DoubleLine Capital LP
- Company type: Private
- Industry: Investment Management
- Founded: December 2009; 16 years ago
- Founder: Jeffrey Gundlach
- Headquarters: Tampa, Florida, U.S.
- Key people: Jeffrey Gundlach (CEO and CIO)
- Products: Mutual funds Closed-end funds Exchange-traded funds UCITS
- AUM: US$91.2 billion (March 2023)
- Owners: Oaktree Capital Management (20%)
- Number of employees: 284 (March 2023)
- Website: doubleline.com

= DoubleLine Capital =

American investment firm

DoubleLine Capital ("DoubleLine") is an American investment management firm headquartered in Tampa, Florida. It is known for its focus on investing in the bond market but also invests in other asset classes such as equities and commodities. The firm is majority owned by its employees.

== Background ==
Jeffrey Gundlach was employed at TCW Group where he managed its Total Return Bond Fund which at the time was one of the top performing funds in the last 10 years that invested in intermediate-term bonds. It produced returns that exceeded those that were managed by Bill Gross. On 4 December 2009, he was fired by TCW and was alleged to be engaged in gross misconduct by plotting to take TCW's clients and trade secrets to establish his own rival firm. It was noted that the relationship between Gundlach and senior members such as Marc Stern and Robert Addison Day had deteriorated before then.

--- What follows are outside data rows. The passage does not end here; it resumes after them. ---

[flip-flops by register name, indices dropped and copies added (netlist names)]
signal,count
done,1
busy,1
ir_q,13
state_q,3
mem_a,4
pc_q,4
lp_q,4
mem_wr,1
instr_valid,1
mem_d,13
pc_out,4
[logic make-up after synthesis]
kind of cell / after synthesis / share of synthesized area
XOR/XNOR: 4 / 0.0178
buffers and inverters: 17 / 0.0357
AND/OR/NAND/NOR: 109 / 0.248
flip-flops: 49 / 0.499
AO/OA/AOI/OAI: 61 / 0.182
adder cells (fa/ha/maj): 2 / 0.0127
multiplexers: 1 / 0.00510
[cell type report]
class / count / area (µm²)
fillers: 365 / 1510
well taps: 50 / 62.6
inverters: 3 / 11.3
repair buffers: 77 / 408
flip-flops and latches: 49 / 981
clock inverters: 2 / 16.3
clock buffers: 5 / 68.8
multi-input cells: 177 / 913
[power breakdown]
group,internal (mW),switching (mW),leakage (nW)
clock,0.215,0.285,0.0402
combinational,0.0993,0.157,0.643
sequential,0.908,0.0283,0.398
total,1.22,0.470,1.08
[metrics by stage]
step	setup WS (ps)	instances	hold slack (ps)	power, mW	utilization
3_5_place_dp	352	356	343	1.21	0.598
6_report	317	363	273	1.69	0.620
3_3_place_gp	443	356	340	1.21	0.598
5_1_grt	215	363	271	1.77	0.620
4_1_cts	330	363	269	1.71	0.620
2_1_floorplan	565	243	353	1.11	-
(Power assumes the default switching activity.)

In December 2009, shortly after leaving TCW, Gundlach, Philip Barach and 14 senior members of their team set up DoubleLine Capital in Los Angeles, California. The name DoubleLine came from a painting by Piet Mondrian called Double Line. Gundlach and Barach reached out to Howard Marks who was the co-founder of Oaktree Capital Management as well as a former employee of TCW who knew them during their time there. Oaktree Capital Management invested $20 million in DoubleLine for a 20% stake. On 23 December, DoubleLine registered with the Securities and Exchange Commission.

On 7 January 2010, TCW sued Gundlach with DoubleLine being named as a defendant in the case. TCW alleged that Gundlach and the firm stole its company secrets and clients. 45 out of 65 of Gundlach's old TCW team had joined DoubleLine. Gundlach countersued TCW stating it owed him millions in unpaid compensation. By December 2011, the lawsuit was settled. TWC prevailed on the trade secret case but the jury awarded nothing for the damages. An undisclosed settlement was reached between Gundlach and TCW. Gundlach prevailed on the unpaid compensation case and the jury awarded him and three other former TCW employees $66.7 million in unpaid wages.

On 6 April 2010, DoubleLine started accepted investor money and launched its own Total Return Fund which was managed by Gundlach himself. By December that year, the firm had over $7 billion in assets under management.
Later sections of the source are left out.